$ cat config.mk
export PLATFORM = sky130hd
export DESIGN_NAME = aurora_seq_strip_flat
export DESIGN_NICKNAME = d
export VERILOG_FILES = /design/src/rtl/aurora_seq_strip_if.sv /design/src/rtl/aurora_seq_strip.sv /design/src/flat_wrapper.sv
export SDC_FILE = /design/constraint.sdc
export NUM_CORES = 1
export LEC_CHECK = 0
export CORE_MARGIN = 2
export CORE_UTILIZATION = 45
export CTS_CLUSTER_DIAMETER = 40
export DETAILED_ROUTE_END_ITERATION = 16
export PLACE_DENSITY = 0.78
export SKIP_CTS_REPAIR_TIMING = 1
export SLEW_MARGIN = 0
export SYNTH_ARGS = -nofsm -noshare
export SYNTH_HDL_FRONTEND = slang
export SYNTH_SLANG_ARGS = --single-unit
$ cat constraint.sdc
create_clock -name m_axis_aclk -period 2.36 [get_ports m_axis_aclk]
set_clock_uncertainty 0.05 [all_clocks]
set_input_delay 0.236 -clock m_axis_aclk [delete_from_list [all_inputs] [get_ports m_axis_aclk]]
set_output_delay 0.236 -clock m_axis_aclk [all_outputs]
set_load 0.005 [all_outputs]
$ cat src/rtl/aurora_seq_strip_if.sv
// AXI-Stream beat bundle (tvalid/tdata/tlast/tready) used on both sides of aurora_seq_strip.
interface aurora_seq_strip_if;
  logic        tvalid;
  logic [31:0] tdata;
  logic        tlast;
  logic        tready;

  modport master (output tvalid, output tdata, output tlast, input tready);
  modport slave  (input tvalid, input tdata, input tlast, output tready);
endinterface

--

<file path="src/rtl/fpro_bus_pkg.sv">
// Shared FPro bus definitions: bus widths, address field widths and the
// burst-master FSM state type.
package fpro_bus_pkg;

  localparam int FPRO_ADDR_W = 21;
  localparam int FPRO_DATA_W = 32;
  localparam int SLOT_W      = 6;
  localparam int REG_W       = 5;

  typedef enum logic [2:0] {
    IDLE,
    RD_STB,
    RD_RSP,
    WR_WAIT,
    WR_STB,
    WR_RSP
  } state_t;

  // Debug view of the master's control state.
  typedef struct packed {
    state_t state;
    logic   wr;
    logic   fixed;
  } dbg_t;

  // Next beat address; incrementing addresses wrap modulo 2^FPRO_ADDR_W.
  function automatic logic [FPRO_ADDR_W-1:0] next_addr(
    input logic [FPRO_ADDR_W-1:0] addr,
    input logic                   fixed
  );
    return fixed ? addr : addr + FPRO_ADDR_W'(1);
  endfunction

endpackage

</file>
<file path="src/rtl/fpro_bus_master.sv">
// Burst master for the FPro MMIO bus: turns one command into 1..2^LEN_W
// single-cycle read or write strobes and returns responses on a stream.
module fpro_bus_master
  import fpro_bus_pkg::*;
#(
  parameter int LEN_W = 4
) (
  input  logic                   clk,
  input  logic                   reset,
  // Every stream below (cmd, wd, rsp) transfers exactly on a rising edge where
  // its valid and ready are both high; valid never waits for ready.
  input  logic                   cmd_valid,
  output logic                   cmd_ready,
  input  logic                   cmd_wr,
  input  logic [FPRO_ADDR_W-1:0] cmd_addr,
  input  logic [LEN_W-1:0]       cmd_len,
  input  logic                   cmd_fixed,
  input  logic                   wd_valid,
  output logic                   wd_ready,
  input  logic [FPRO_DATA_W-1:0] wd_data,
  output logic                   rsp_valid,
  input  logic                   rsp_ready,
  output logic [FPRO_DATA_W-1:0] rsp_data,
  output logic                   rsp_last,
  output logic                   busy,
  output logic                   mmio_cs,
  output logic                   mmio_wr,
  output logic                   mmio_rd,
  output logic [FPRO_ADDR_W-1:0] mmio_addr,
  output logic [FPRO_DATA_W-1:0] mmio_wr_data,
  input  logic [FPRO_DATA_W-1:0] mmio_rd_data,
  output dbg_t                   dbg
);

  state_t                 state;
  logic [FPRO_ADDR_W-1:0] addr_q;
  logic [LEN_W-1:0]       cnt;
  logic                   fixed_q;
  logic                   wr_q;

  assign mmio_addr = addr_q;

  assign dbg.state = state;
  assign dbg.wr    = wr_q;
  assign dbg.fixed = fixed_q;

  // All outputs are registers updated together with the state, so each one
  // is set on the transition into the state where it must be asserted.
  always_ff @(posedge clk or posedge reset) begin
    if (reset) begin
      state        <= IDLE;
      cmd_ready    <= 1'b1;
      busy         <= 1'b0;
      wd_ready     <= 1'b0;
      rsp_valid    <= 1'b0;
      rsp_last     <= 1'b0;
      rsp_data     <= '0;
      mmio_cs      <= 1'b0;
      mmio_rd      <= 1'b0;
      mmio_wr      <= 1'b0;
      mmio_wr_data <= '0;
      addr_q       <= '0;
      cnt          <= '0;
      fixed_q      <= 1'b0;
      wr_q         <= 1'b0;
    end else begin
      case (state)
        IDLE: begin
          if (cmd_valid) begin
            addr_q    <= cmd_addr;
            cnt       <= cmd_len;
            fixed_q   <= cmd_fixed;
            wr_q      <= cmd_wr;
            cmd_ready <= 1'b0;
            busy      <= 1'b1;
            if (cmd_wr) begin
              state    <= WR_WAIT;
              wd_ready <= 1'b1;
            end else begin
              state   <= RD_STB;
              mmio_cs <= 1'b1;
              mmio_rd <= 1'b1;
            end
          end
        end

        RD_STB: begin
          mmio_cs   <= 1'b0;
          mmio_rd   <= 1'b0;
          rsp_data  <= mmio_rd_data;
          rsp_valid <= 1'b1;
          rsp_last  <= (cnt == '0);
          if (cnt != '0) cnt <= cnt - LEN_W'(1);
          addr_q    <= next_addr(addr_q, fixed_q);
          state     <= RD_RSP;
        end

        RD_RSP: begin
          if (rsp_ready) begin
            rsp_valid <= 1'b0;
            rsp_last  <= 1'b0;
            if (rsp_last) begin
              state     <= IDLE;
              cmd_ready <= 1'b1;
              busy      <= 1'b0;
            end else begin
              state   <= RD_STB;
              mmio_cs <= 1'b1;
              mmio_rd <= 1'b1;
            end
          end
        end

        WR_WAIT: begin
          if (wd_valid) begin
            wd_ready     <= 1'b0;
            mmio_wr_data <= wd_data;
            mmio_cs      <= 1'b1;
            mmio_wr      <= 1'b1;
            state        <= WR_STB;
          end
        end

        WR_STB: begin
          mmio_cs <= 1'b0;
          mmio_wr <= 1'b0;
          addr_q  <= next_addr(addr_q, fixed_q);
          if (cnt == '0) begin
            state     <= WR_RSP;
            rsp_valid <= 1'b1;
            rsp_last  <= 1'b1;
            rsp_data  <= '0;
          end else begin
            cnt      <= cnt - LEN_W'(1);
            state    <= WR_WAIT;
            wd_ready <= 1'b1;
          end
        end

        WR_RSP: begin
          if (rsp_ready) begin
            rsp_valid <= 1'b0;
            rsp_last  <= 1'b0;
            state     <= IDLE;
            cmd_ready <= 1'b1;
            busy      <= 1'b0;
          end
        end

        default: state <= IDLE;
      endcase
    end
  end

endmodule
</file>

--

Go through the records above and, whenever a line includes the word "IDLE", copy it.

# ANSWER
    IDLE,
      state        <= IDLE;
        IDLE: begin
              state     <= IDLE;
            state     <= IDLE;
        default: state <= IDLE;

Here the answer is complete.